A Theory-Based Evaluation of Nearest Neighbor Models Put Into Practice
This addresses the need for efficient verification of k-NN graph accuracy in data analysis applications, though it is incremental as it builds on existing property testing and k-NN theory.
The paper tackles the problem of verifying the accuracy of k-nearest neighbor (k-NN) graphs by developing a property testing algorithm that determines if a graph is a k-NN graph or far from it, with theoretical complexity O(√n k²/ε²) and empirical evaluation showing it detects inaccurate models faster than building them.
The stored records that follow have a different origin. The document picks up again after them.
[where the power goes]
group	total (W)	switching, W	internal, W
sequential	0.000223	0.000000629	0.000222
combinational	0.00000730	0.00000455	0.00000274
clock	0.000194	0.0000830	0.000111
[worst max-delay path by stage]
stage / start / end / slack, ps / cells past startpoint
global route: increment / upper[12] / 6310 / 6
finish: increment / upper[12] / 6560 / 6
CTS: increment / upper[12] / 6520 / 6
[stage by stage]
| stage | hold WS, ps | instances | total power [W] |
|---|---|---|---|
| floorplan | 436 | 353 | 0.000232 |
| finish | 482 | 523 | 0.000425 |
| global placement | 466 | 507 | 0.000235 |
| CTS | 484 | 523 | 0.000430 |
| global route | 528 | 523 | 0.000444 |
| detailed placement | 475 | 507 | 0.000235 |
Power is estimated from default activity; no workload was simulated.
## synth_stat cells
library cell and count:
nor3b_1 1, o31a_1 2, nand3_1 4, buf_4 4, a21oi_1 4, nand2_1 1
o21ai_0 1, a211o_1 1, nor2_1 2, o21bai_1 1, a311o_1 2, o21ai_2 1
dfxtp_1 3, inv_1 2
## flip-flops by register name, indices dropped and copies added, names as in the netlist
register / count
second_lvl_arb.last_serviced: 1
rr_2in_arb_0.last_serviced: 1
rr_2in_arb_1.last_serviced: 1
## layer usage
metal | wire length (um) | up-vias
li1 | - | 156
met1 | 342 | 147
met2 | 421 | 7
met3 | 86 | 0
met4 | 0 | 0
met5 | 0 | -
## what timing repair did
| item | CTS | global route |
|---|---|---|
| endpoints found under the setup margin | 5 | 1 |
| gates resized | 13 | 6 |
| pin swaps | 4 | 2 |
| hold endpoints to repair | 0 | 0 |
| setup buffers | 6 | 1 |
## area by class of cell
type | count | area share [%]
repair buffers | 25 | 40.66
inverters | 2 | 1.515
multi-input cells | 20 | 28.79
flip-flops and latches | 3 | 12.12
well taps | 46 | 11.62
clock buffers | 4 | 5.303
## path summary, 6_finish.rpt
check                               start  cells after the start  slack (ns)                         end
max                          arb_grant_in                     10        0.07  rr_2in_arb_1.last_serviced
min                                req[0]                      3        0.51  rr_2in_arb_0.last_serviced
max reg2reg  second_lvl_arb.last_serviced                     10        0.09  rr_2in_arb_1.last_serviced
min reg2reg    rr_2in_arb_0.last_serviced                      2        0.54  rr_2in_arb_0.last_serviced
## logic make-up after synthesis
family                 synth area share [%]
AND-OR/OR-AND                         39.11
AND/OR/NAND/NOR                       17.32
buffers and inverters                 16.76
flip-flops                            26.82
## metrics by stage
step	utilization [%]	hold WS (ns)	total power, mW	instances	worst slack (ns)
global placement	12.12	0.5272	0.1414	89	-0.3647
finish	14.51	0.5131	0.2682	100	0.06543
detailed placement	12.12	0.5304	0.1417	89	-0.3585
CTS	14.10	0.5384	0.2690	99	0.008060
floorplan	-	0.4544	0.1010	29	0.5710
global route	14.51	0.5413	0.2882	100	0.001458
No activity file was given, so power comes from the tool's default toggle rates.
===== flow/design.v =====
module median_filter #(
  parameter WIDTH = 8,
  parameter P_WIN = 5
) (
  input  logic [WIDTH*P_WIN*P_WIN-1:0]  filter_win_in,
  input  logic                          filter_in_vld,
  output logic                          filter_in_rdy,
  output logic [WIDTH-1:0]              filter_data_out,
  output logic                          filter_out_vld,
  input  logic                          filter_out_rdy,
  input  logic [5:0]                    r_mf_threshold,
  input  logic clk,
  input  logic rst_n
);
genvar i,j;
wire  filter_act = filter_in_vld && filter_in_rdy;
logic   [WIDTH*P_WIN*P_WIN-1:0] filter_win_reg;
always@(posedge clk or negedge rst_n)
begin
    if(~rst_n)begin
      filter_win_reg   <= 'd0;
    end else if(filter_act) begin
      filter_win_reg   <= filter_win_in;
    end
end
logic   [WIDTH-1:0]  P00 ;
logic   [WIDTH-1:0]  P01 ;
logic   [WIDTH-1:0]  P02 ;
logic   [WIDTH-1:0]  P03 ;
logic   [WIDTH-1:0]  P04 ;
logic   [WIDTH-1:0]  P10 ;
logic   [WIDTH-1:0]  P11 ;
logic   [WIDTH-1:0]  P12 ;
logic   [WIDTH-1:0]  P13 ;
logic   [WIDTH-1:0]  P14 ;
logic   [WIDTH-1:0]  P20 ;
logic   [WIDTH-1:0]  P21 ;
logic   [WIDTH-1:0]  P22 ;
logic   [WIDTH-1:0]  P23 ;
logic   [WIDTH-1:0]  P24 ;
logic   [WIDTH-1:0]  P30 ;
logic   [WIDTH-1:0]  P31 ;
logic   [WIDTH-1:0]  P32 ;
logic   [WIDTH-1:0]  P33 ;
logic   [WIDTH-1:0]  P34 ;
logic   [WIDTH-1:0]  P40 ;
logic   [WIDTH-1:0]  P41 ;
logic   [WIDTH-1:0]  P42 ;
logic   [WIDTH-1:0]  P43 ;
logic   [WIDTH-1:0]  P44 ;
assign  P00 = filter_win_reg[0*P_WIN*WIDTH+0*WIDTH+:WIDTH];
assign  P01 = filter_win_reg[0*P_WIN*WIDTH+1*WIDTH+:WIDTH];
assign  P02 = filter_win_reg[0*P_WIN*WIDTH+2*WIDTH+:WIDTH];
assign  P03 = filter_win_reg[0*P_WIN*WIDTH+3*WIDTH+:WIDTH];
assign  P04 = filter_win_reg[0*P_WIN*WIDTH+4*WIDTH+:WIDTH];
assign  P10 = filter_win_reg[1*P_WIN*WIDTH+0*WIDTH+:WIDTH];
assign  P11 = filter_win_reg[1*P_WIN*WIDTH+1*WIDTH+:WIDTH];
assign  P12 = filter_win_reg[1*P_WIN*WIDTH+2*WIDTH+:WIDTH];
assign  P13 = filter_win_reg[1*P_WIN*WIDTH+3*WIDTH+:WIDTH];
assign  P14 = filter_win_reg[1*P_WIN*WIDTH+4*WIDTH+:WIDTH];
assign  P20 = filter_win_reg[2*P_WIN*WIDTH+0*WIDTH+:WIDTH];
assign  P21 = filter_win_reg[2*P_WIN*WIDTH+1*WIDTH+:WIDTH];
assign  P22 = filter_win_reg[2*P_WIN*WIDTH+2*WIDTH+:WIDTH];
assign  P23 = filter_win_reg[2*P_WIN*WIDTH+3*WIDTH+:WIDTH];
assign  P24 = filter_win_reg[2*P_WIN*WIDTH+4*WIDTH+:WIDTH];
assign  P30 = filter_win_reg[3*P_WIN*WIDTH+0*WIDTH+:WIDTH];
assign  P31 = filter_win_reg[3*P_WIN*WIDTH+1*WIDTH+:WIDTH];
assign  P32 = filter_win_reg[3*P_WIN*WIDTH+2*WIDTH+:WIDTH];
assign  P33 = filter_win_reg[3*P_WIN*WIDTH+3*WIDTH+:WIDTH];
assign  P34 = filter_win_reg[3*P_WIN*WIDTH+4*WIDTH+:WIDTH];
assign  P40 = filter_win_reg[4*P_WIN*WIDTH+0*WIDTH+:WIDTH];
assign  P41 = filter_win_reg[4*P_WIN*WIDTH+1*WIDTH+:WIDTH];
assign  P42 = filter_win_reg[4*P_WIN*WIDTH+2*WIDTH+:WIDTH];
assign  P43 = filter_win_reg[4*P_WIN*WIDTH+3*WIDTH+:WIDTH];
assign  P44 = filter_win_reg[4*P_WIN*WIDTH+4*WIDTH+:WIDTH];
logic   [24:0]  bit7, bit6, bit5, bit4, bit3, bit2, bit1, bit0;
always@*
begin
    for(int k=0; k<25; k++) begin
        bit7[k] = filter_win_reg[(k*WIDTH+7)+:1];
        bit6[k] = filter_win_reg[(k*WIDTH+6)+:1];
        bit5[k] = filter_win_reg[(k*WIDTH+5)+:1];
        bit4[k] = filter_win_reg[(k*WIDTH+4)+:1];
        bit3[k] = filter_win_reg[(k*WIDTH+3)+:1];
        bit2[k] = filter_win_reg[(k*WIDTH+2)+:1];
        bit1[k] = filter_win_reg[(k*WIDTH+1)+:1];
        bit0[k] = filter_win_reg[(k*WIDTH+0)+:1];
    end
end
enum logic [1:0] {IDLE=2'd0,ACT=2'd1} mf_cs, mf_ns;
logic   pe_clr, latch_last, latch_last_d1, bv_enable;
logic   [2:0] bit_cnt, bit_cnt_nxt, bit_cnt_d1;
always@(posedge clk or negedge rst_n)
begin
    if(~rst_n)begin
        mf_cs   <= IDLE;
        bit_cnt <= 3'd0;
    end else begin
        mf_cs   <= mf_ns;
        bit_cnt <= bit_cnt_nxt;
    end
end
always_comb
begin
    mf_ns = mf_cs;
    pe_clr = 1'b0;
    bit_cnt_nxt = 3'd0;
    latch_last = 1'b0;
    filter_in_rdy = 1'b0;
    bv_enable = 1'b0;
    case(mf_cs)
    IDLE: begin
    filter_in_rdy = filter_out_rdy;
       if(filter_in_vld) begin
           pe_clr = 1'b1;
           mf_ns = ACT;
           bit_cnt_nxt = 3'd7;
       end
    end
    ACT: begin
    bv_enable = 1'b1;
        if(bit_cnt!=3'd0) begin
            bit_cnt_nxt = bit_cnt - 1'b1;
        end else begin
            mf_ns = IDLE;
            filter_in_rdy = 1'b0;
            latch_last = 1'b1;
        end
    end
    default: mf_ns = IDLE;
    endcase
end
logic [24:0] bit_select_array, bit_pe_out;
assign bit_select_array[ 0] = P00[bit_cnt];
assign bit_select_array[ 1] = P01[bit_cnt];
assign bit_select_array[ 2] = P02[bit_cnt];
assign bit_select_array[ 3] = P03[bit_cnt];
assign bit_select_array[ 4] = P04[bit_cnt];
assign bit_select_array[ 5] = P10[bit_cnt];
assign bit_select_array[ 6] = P11[bit_cnt];
assign bit_select_array[ 7] = P12[bit_cnt];
assign bit_select_array[ 8] = P13[bit_cnt];
assign bit_select_array[ 9] = P14[bit_cnt];
assign bit_select_array[10] = P20[bit_cnt];
assign bit_select_array[11] = P21[bit_cnt];
assign bit_select_array[12] = P22[bit_cnt];
assign bit_select_array[13] = P23[bit_cnt];
assign bit_select_array[14] = P24[bit_cnt];
assign bit_select_array[15] = P30[bit_cnt];
assign bit_select_array[16] = P31[bit_cnt];
assign bit_select_array[17] = P32[bit_cnt];
assign bit_select_array[18] = P33[bit_cnt];
assign bit_select_array[19] = P34[bit_cnt];
assign bit_select_array[20] = P40[bit_cnt];
assign bit_select_array[21] = P41[bit_cnt];
assign bit_select_array[22] = P42[bit_cnt];
assign bit_select_array[23] = P43[bit_cnt];
assign bit_select_array[24] = P44[bit_cnt];
logic   bit_fbbk;
generate
    for(i=0; i<25; i++) begin : gen_median_bv_pe
        median_bv_pe u_median_bv_pe_px(
          .bit_in(bit_select_array[i]),
          .bit_fbbk(bit_fbbk),
          .bit_out(bit_pe_out[i]),
          .bit_clr(pe_clr),
          .clk,
          .rst_n
        );
    end
endgenerate
wire   [5:0]   bit_threshold = r_mf_threshold;  
median_bv_acc u_median_bv_acc(
  .bits_in(bit_pe_out),
  .bit_out(bit_fbbk),
  .bit_clr(pe_clr),
  .bit_threshold(bit_threshold),
  .clk,
  .rst_n
);
logic [WIDTH-1:0] median_binary, median_binary_nxt;
always_comb
begin
    median_binary_nxt = median_binary;
    if(bv_enable) begin
        case(bit_cnt[2:0])
        3'd7: median_binary_nxt = {median_binary[6:0],bit_fbbk};
        3'd6: median_binary_nxt = {median_binary[6:0],bit_fbbk};
        3'd5: median_binary_nxt = {median_binary[6:0],bit_fbbk};
        3'd4: median_binary_nxt = {median_binary[6:0],bit_fbbk};
        3'd3: median_binary_nxt = {median_binary[6:0],bit_fbbk};
        3'd2: median_binary_nxt = {median_binary[6:0],bit_fbbk};
        3'd1: median_binary_nxt = {median_binary[6:0],bit_fbbk};
        3'd0: median_binary_nxt = {median_binary[6:0],bit_fbbk};
        default: median_binary_nxt = median_binary;
        endcase
    end else begin
        median_binary_nxt = median_binary;
    end
end
always@(posedge clk or negedge rst_n)
begin
    if(~rst_n)begin
        bit_cnt_d1 <= 3'd0;
        latch_last_d1 <= 1'b0;
    end else begin
        bit_cnt_d1 <= bit_cnt;
        latch_last_d1 <= latch_last;
    end
end
always@(posedge clk or negedge rst_n)
begin
    if(~rst_n)begin
        median_binary <= 'd0;
    end else if(pe_clr) begin
        median_binary <= 'd0;        
    end else if( bv_enable ) begin
        median_binary <= median_binary_nxt;
    end
end
always@(posedge clk or negedge rst_n)
begin
    if(~rst_n)begin
        filter_data_out <= 'd0;
    end else if(latch_last) begin
        filter_data_out <= median_binary_nxt;
    end
end
always@(posedge clk or negedge rst_n)
begin
    if(~rst_n)begin
        filter_out_vld <= 'd0;
    end else if(filter_out_vld & filter_out_rdy) begin
        filter_out_vld <= 1'b0;
    end else if(latch_last) begin
        filter_out_vld <= 1'b1;
    end
end
endmodule
[flow/design.v]
`timescale 1ns / 1ps
module dilate(
    input PCLK,
    input [11:0] VtcHCnt,
    input [11:0] VtcVCnt,
    input   pix_i, 
	 output reg  pix_o
    );
reg Line_CLK;
always@(posedge PCLK)begin
 if( VtcVCnt>=0 && VtcVCnt<480) begin
	 if(VtcHCnt==1)
	   Line_CLK <= 1;
	 else
	   Line_CLK <= 0;
 end
end
reg[1:0] state;
initial state = 0;
always@(posedge Line_CLK)begin
 if(VtcVCnt==0)
 state <= 2'b00;
 else begin
   if(state == 2'b11)
	   state <= 2'b00;
	else 
	   state <= state + 1;
	end
end 
reg S_Window0;
reg S_Window1;
reg S_Window2;
reg S_Window3;
reg LineBuffer0[639:0];
reg LineBuffer1[639:0];
reg LineBuffer2[639:0];
reg LineBuffer3[639:0];
always@(posedge PCLK)begin
    case(state)
    2'b00: begin
        LineBuffer0[VtcHCnt] <= pix_i;	
        S_Window0 <= pix_i;
        S_Window1 <= S_Window0;
        S_Window2 <= S_Window1;
        S_Window3 <= S_Window2;		 
        if(VtcHCnt>=2&&VtcVCnt>=2 && VtcHCnt<640-2&&VtcVCnt<480-2)begin
            if(!(S_Window0 ==0 && S_Window1 ==0&& S_Window2 ==0&&S_Window3 ==0&&LineBuffer2[VtcHCnt-3]==0&&LineBuffer2[VtcHCnt-2]==0&&LineBuffer2[VtcHCnt-1]==0&&LineBuffer2[VtcHCnt]==0
            &&LineBuffer1[VtcHCnt-3]==0&&LineBuffer1[VtcHCnt-2]==0&&LineBuffer1[VtcHCnt-1]==0&&LineBuffer1[VtcHCnt]==0&&LineBuffer3[VtcHCnt-3]==0&&LineBuffer3[VtcHCnt-2]==0&&LineBuffer3[VtcHCnt-1]==0&&LineBuffer3[VtcHCnt]==0))
                pix_o <= 1;
            else
                pix_o <= 0;
        end            
        else
          pix_o <= 0;
    end 
    2'b01: begin
        LineBuffer1[VtcHCnt] <= pix_i;	 
        S_Window0 <= pix_i;
        S_Window1 <= S_Window0;
        S_Window2 <= S_Window1;
        S_Window3 <= S_Window2;		
        if(VtcHCnt>=2&&VtcVCnt>=2 && VtcHCnt<640-2&&VtcVCnt<480-2)begin    
            if(!(S_Window0 ==0 && S_Window1 ==0&& S_Window2 ==0&&S_Window3 ==0&&LineBuffer2[VtcHCnt-3]==0&&LineBuffer2[VtcHCnt-2]==0&&LineBuffer2[VtcHCnt-1]==0&&LineBuffer2[VtcHCnt]==0
            &&LineBuffer0[VtcHCnt-3]==0&&LineBuffer0[VtcHCnt-2]==0&&LineBuffer0[VtcHCnt-1]==0&&LineBuffer0[VtcHCnt]==0&&LineBuffer3[VtcHCnt-3]==0&&LineBuffer3[VtcHCnt-2]==0&&LineBuffer3[VtcHCnt-1]==0&&LineBuffer3[VtcHCnt]==0))
                pix_o <= 1;
            else
                pix_o <= 0;
        end            
        else
            pix_o <= 0;
    end
    2'b10: begin
        LineBuffer2[VtcHCnt] <= pix_i;	 
        S_Window0 <= pix_i;
        S_Window1 <= S_Window0;
        S_Window2 <= S_Window1;
        S_Window3 <= S_Window2;			 
        if(VtcHCnt>=2&&VtcVCnt>=2 && VtcHCnt<640-2&&VtcVCnt<480-2)begin    
            if(!(S_Window0 ==0 && S_Window1 ==0&& S_Window2 ==0&&S_Window3 ==0&&LineBuffer0[VtcHCnt-3]==0&&LineBuffer0[VtcHCnt-2]==0&&LineBuffer0[VtcHCnt-1]==0&&LineBuffer0[VtcHCnt]==0
            &&LineBuffer1[VtcHCnt-3]==0&&LineBuffer1[VtcHCnt-2]==0&&LineBuffer1[VtcHCnt-1]==0&&LineBuffer1[VtcHCnt]==0&&LineBuffer3[VtcHCnt-3]==0&&LineBuffer3[VtcHCnt-2]==0&&LineBuffer3[VtcHCnt-1]==0&&LineBuffer3[VtcHCnt]==0))
                pix_o <= 1;
            else
                pix_o <= 0;
        end            
        else
            pix_o <= 0;
    end
    2'b11: begin
        LineBuffer3[VtcHCnt] <= pix_i;	 
        S_Window0 <= pix_i;
        S_Window1 <= S_Window0;
        S_Window2 <= S_Window1;
        S_Window3 <= S_Window2;			 
        if(VtcHCnt>=2&&VtcVCnt>=2 && VtcHCnt<640-2&&VtcVCnt<480-2)begin    
            if(!(S_Window0 ==0 && S_Window1 ==0&& S_Window2 ==0&&S_Window3 ==0&&LineBuffer2[VtcHCnt-3]==0&&LineBuffer2[VtcHCnt-2]==0&&LineBuffer2[VtcHCnt-1]==0&&LineBuffer2[VtcHCnt]==0
            &&LineBuffer1[VtcHCnt-3]==0&&LineBuffer1[VtcHCnt-2]==0&&LineBuffer1[VtcHCnt-1]==0&&LineBuffer1[VtcHCnt]==0&&LineBuffer0[VtcHCnt-3]==0&&LineBuffer0[VtcHCnt-2]==0&&LineBuffer0[VtcHCnt-1]==0&&LineBuffer0[VtcHCnt]==0))
                pix_o <= 1;
            else
                pix_o <= 0;
        end            
        else
            pix_o <= 0;
    end		
    default:	
       pix_o <= pix_o;		
    endcase
end 
endmodule
--- ./run.sh ---
#!/bin/bash
# OpenROAD 26Q1-2900-gdf79404cd8, Yosys 0.63+post, stock flow scripts
make -C /OpenROAD-flow-scripts/flow DESIGN_CONFIG=/design/flow/config.mk WORK_HOME=/design/flow/orfs finish
--- ./config.mk ---
export PLATFORM = sky130hd
export DESIGN_NAME = erode
export DESIGN_NICKNAME = erode
export VERILOG_FILES = /design/flow/design.v
export SDC_FILE = /design/flow/constraint.sdc
export NUM_CORES = 4
export LEC_CHECK = 1
export CORE_UTILIZATION = 30
--- ./constraint.sdc ---
current_design erode

set clk_period 47.3
set clk_io_pct 0.2

create_clock -name clk0 -period $clk_period [get_ports {PCLK}]

set non_clock_inputs [all_inputs -no_clocks]
set_input_delay [expr $clk_period * $clk_io_pct] -clock clk0 $non_clock_inputs
set_output_delay [expr $clk_period * $clk_io_pct] -clock clk0 [all_outputs]
==> ./run.sh <==
#!/bin/bash
# OpenROAD 26Q1-2900-gdf79404cd8, Yosys 0.63+post, stock flow scripts
make -C /OpenROAD-flow-scripts/flow DESIGN_CONFIG=/design/flow/config.mk WORK_HOME=/design/flow/orfs finish
==> ./config.mk <==
export PLATFORM = sky130hd
export DESIGN_NAME = aq_axi_master
export DESIGN_NICKNAME = aq_axi_master
export VERILOG_FILES = /design/flow/design.v
export SDC_FILE = /design/flow/constraint.sdc
export NUM_CORES = 4
export LEC_CHECK = 1
export CORE_AREA = 10 10 333 333
export DIE_AREA = 0 0 343 343
==> ./constraint.sdc <==
current_design aq_axi_master

set clk_period 5.5
set clk_io_pct 0.2

create_clock -name clk0 -period $clk_period [get_ports {ACLK}]

set non_clock_inputs [all_inputs -no_clocks]
set_input_delay [expr $clk_period * $clk_io_pct] -clock clk0 $non_clock_inputs
set_output_delay [expr $clk_period * $clk_io_pct] -clock clk0 [all_outputs]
In the $k$-nearest neighborhood model ($k$-NN), we are given a set of points $P$, and we shall answer queries $q$ by returning the $k$ nearest neighbors of $q$ in $P$ according to some metric. This concept is crucial in many areas of data analysis and data processing, e.g., computer vision, document retrieval and machine learning. Many $k$-NN algorithms have been published and implemented, but often the relation between parameters and accuracy of the computed $k$-NN is not explicit. We study property testing of $k$-NN graphs in theory and evaluate it empirically: given a point set $P \subset \mathbb{R}^δ$ and a directed graph $G=(P,E)$, is $G$ a $k$-NN graph, i.e., every point $p \in P$ has outgoing edges to its $k$ nearest neighbors, or is it $ε$-far from being a $k$-NN graph? Here, $ε$-far means that one has to change more than an $ε$-fraction of the edges in order to make $G$ a $k$-NN graph. We develop a randomized algorithm with one-sided error that decides this question, i.e., a property tester for the $k$-NN property, with complexity $O(\sqrt{n} k^2 / ε^2)$ measured in terms of the number of vertices and edges it inspects, and we prove a lower bound of $Ω(\sqrt{n / εk})$. We evaluate our tester empirically on the $k$-NN models computed by various algorithms and show that it can be used to detect $k$-NN models with bad accuracy in significantly less time than the building time of the $k$-NN model.